» Source records
File: src/rtl/power_pkg.sv
`default_nettype none
// ============================================================================
// Module      : power_pkg
// Description : Shared types and default timing constants for the power
//               switch sequencer (50 MHz system clock).
// Revision    : 1.0 - initial release
// ============================================================================
package power_pkg;

    // Debug encoding; FAULT and LATCHED share 2'b11.
    typedef enum logic [1:0] {
        ST_OFF   = 2'b00,
        ST_ARM   = 2'b01,
        ST_ON    = 2'b10,
        ST_FAULT = 2'b11
    } state_t;

    localparam int DEF_DEBOUNCE_CYCLES = 1000000;
    localparam int DEF_ARM_CYCLES      = 16384;
    localparam int DEF_LOCKOUT_CYCLES  = 25000000;
    localparam int DEF_MAX_RETRIES     = 3;
    localparam int RETRY_W             = 4;

endpackage
`default_nettype wire

File: src/rtl/power_switch_ctrl_if.sv
`default_nettype none
// ============================================================================
// Module      : power_switch_if
// Description : Switch/command/power-stage signal bundle of the sequencer.
// Revision    : 1.0 - initial release
// ============================================================================
interface power_switch_if;
    import power_pkg::*;

    logic               sw_in;
    logic               cmd_on;
    logic               cmd_off;
    logic               kill_sw;
    logic               start;
    logic               power_good;
    logic               fault;
    logic [RETRY_W-1:0] retry_cnt;
    logic [1:0]         state;

    modport master (
        output sw_in, cmd_on, cmd_off, kill_sw,
        input  start, power_good, fault, retry_cnt, state
    );

    modport slave (
        input  sw_in, cmd_on, cmd_off, kill_sw,
        output start, power_good, fault, retry_cnt, state
    );

endinterface
`default_nettype wire

File: src/rtl/switch_debounce.sv
`default_nettype none
// ============================================================================
// Module      : switch_debounce
// Description : 2-FF synchroniser plus stability debouncer with edge pulses.
// Revision    : 1.0 - initial release
// ============================================================================
module switch_debounce #(
    parameter int DEBOUNCE_CYCLES = 8
) (
    input  logic clk,
    input  logic rst_n,
    input  logic sw_in,
    output logic sw_db,
    output logic rise,
    output logic fall
);

    localparam int                CNT_W  = $clog2(DEBOUNCE_CYCLES + 1);
    localparam logic [CNT_W-1:0] c_last = CNT_W'(DEBOUNCE_CYCLES - 1);

    logic             r_sync0;
    logic             r_sync1;
    logic [CNT_W-1:0] r_cnt;

    always_ff @(posedge clk or negedge rst_n) begin
        if (!rst_n) begin
            r_sync0 <= 1'b0;
            r_sync1 <= 1'b0;
            r_cnt   <= '0;
            sw_db   <= 1'b0;
            rise    <= 1'b0;
            fall    <= 1'b0;
        end else begin
            r_sync0 <= sw_in;
            r_sync1 <= r_sync0;
            rise    <= 1'b0;
            fall    <= 1'b0;
            // Any cycle matching the accepted level restarts the stability window.
            if (r_sync1 == sw_db) begin
                r_cnt <= '0;
            end else if (r_cnt == c_last) begin
                r_cnt <= '0;
                sw_db <= r_sync1;
                rise  <= r_sync1;
                fall  <= ~r_sync1;
            end else begin
                r_cnt <= r_cnt + 1'b1;
            end
        end
    end

endmodule
`default_nettype wire

File: src/rtl/power_switch_ctrl.sv
`default_nettype none
// ============================================================================
// Module      : power_switch_ctrl
// Description : Switch/command sequencer driving power_management start, with
//               arm timeout, lockout timer and bounded automatic retries.
// Revision    : 1.0 - initial release
// ============================================================================
module power_switch_ctrl
    import power_pkg::*;
#(
    parameter int DEBOUNCE_CYCLES = DEF_DEBOUNCE_CYCLES,
    parameter int ARM_CYCLES      = DEF_ARM_CYCLES,
    parameter int LOCKOUT_CYCLES  = DEF_LOCKOUT_CYCLES,
    parameter int MAX_RETRIES     = DEF_MAX_RETRIES
) (
    input  logic          clk,
    input  logic          reset_n,
    power_switch_if.slave bus
);

    // One timer serves both ARM and FAULT, sized for the longer interval.
    localparam int TMR_MAX = (ARM_CYCLES > LOCKOUT_CYCLES) ? ARM_CYCLES : LOCKOUT_CYCLES;
    localparam int TMR_W   = $clog2(TMR_MAX + 1);

    localparam logic [TMR_W-1:0]   c_arm_last    = TMR_W'(ARM_CYCLES - 1);
    localparam logic [TMR_W-1:0]   c_lock_last   = TMR_W'(LOCKOUT_CYCLES - 1);
    localparam logic [TMR_W-1:0]   c_tmr_sat     = '1;
    localparam logic [RETRY_W-1:0] c_retry_limit = RETRY_W'(MAX_RETRIES);

    logic               r_rst_meta;
    logic               r_rst_sync_n;
    logic               w_rst_n;
    logic               w_sw_db;
    logic               w_db_rise;
    logic               w_db_fall;
    logic               w_req_on;
    logic               w_req_off;

    state_t             r_state;
    logic               r_latched;
    logic               r_start;
    logic               r_power_good;
    logic               r_fault;
    logic               r_src_cmd;
    logic [RETRY_W-1:0] r_retry_cnt;
    logic [TMR_W-1:0]   r_timer;

    always_ff @(posedge clk or negedge reset_n) begin
        if (!reset_n) begin
            r_rst_meta   <= 1'b0;
            r_rst_sync_n <= 1'b0;
        end else begin
            r_rst_meta   <= 1'b1;
            r_rst_sync_n <= r_rst_meta;
        end
    end

    assign w_rst_n = r_rst_sync_n;

    switch_debounce #(
        .DEBOUNCE_CYCLES (DEBOUNCE_CYCLES)
    ) u_debounce (
        .clk   (clk),
        .rst_n (w_rst_n),
        .sw_in (bus.sw_in),
        .sw_db (w_sw_db),
        .rise  (w_db_rise),
        .fall  (w_db_fall)
    );

    assign w_req_on  = w_db_rise | bus.cmd_on;
    assign w_req_off = w_db_fall | bus.cmd_off;

    always_ff @(posedge clk or negedge w_rst_n) begin
        if (!w_rst_n) begin
            r_state      <= ST_OFF;
            r_latched    <= 1'b0;
            r_start      <= 1'b0;
            r_power_good <= 1'b0;
            r_fault      <= 1'b0;
            r_src_cmd    <= 1'b0;
            r_retry_cnt  <= '0;
            r_timer      <= '0;
        end else if (w_req_off) begin
            r_state      <= ST_OFF;
            r_latched    <= 1'b0;
            r_start      <= 1'b0;
            r_power_good <= 1'b0;
            r_fault      <= 1'b0;
            r_retry_cnt  <= '0;
            r_timer      <= '0;
        end else begin
            case (r_state)
                ST_OFF: begin
                    r_retry_cnt <= '0;
                    if (w_req_on) begin
                        r_state   <= ST_ARM;
                        r_start   <= 1'b1;
                        r_timer   <= '0;
                        r_src_cmd <= bus.cmd_on;
                    end
                end
                ST_ARM: begin
                    if (bus.kill_sw) begin
                        r_state      <= ST_ON;
                        r_power_good <= 1'b1;
                        r_timer      <= '0;
                    end else if (r_timer == c_arm_last) begin
                        r_state <= ST_FAULT;
                        r_start <= 1'b0;
                        r_fault <= 1'b1;
                        r_timer <= '0;
                    end else if (r_timer != c_tmr_sat) begin
                        r_timer <= r_timer + 1'b1;
                    end
                end
                ST_ON: begin
                    if (!bus.kill_sw) begin
                        r_state      <= ST_FAULT;
                        r_start      <= 1'b0;
                        r_power_good <= 1'b0;
                        r_fault      <= 1'b1;
                        r_timer      <= '0;
                    end
                end
                ST_FAULT: begin
                    // Once latched, only a power-off request gets us out.
                    if (!r_latched) begin
                        if (r_timer == c_lock_last) begin
                            r_timer <= '0;
                            if ((r_retry_cnt < c_retry_limit) && (w_sw_db || r_src_cmd)) begin
                                r_retry_cnt <= r_retry_cnt + 1'b1;
                                r_state     <= ST_ARM;
                                r_start     <= 1'b1;
                                r_fault     <= 1'b0;
                            end else begin
                                r_latched <= 1'b1;
                            end
                        end else if (r_timer != c_tmr_sat) begin
                            r_timer <= r_timer + 1'b1;
                        end
                    end
                end
                default: r_state <= ST_OFF;
            endcase
        end
    end

    assign bus.start      = r_start;
    assign bus.power_good = r_power_good;
    assign bus.fault      = r_fault;
    assign bus.retry_cnt  = r_retry_cnt;
    assign bus.state      = r_state;

endmodule
`default_nettype wire

File: src/flat_wrapper.sv
// flat-port wrapper written by rule: the top's interface ports become plain ports
module power_switch_ctrl_flat import power_pkg::*;
#(
    parameter int DEBOUNCE_CYCLES = DEF_DEBOUNCE_CYCLES,
    parameter int ARM_CYCLES      = DEF_ARM_CYCLES,
    parameter int LOCKOUT_CYCLES  = DEF_LOCKOUT_CYCLES,
    parameter int MAX_RETRIES     = DEF_MAX_RETRIES
)
  (clk, reset_n, bus_sw_in, bus_cmd_on, bus_cmd_off, bus_kill_sw, bus_start, bus_power_good, bus_fault, bus_retry_cnt, bus_state);
  power_switch_if bus_i ();
  input  logic clk;
  input  logic reset_n;
  input wire logic [$bits(bus_i.sw_in)-1:0] bus_sw_in;
  input wire logic [$bits(bus_i.cmd_on)-1:0] bus_cmd_on;
  input wire logic [$bits(bus_i.cmd_off)-1:0] bus_cmd_off;
  input wire logic [$bits(bus_i.kill_sw)-1:0] bus_kill_sw;
  output wire logic [$bits(bus_i.start)-1:0] bus_start;
  output wire logic [$bits(bus_i.power_good)-1:0] bus_power_good;
  output wire logic [$bits(bus_i.fault)-1:0] bus_fault;
  output wire logic [$bits(bus_i.retry_cnt)-1:0] bus_retry_cnt;
  output wire logic [$bits(bus_i.state)-1:0] bus_state;
  assign bus_i.sw_in = bus_sw_in;
  assign bus_i.cmd_on = bus_cmd_on;
  assign bus_i.cmd_off = bus_cmd_off;
  assign bus_i.kill_sw = bus_kill_sw;
  assign bus_start = bus_i.start;
  assign bus_power_good = bus_i.power_good;
  assign bus_fault = bus_i.fault;
  assign bus_retry_cnt = bus_i.retry_cnt;
  assign bus_state = bus_i.state;
  power_switch_ctrl #(.DEBOUNCE_CYCLES(DEBOUNCE_CYCLES), .ARM_CYCLES(ARM_CYCLES), .LOCKOUT_CYCLES(LOCKOUT_CYCLES), .MAX_RETRIES(MAX_RETRIES)) u_core (.clk(clk), .reset_n(reset_n), .bus(bus_i));
endmodule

» Prompt
What belongs in the answer is each line of the listing that contains the word "command".

» Task response
// Description : Switch/command/power-stage signal bundle of the sequencer.
// Description : Switch/command sequencer driving power_management start, with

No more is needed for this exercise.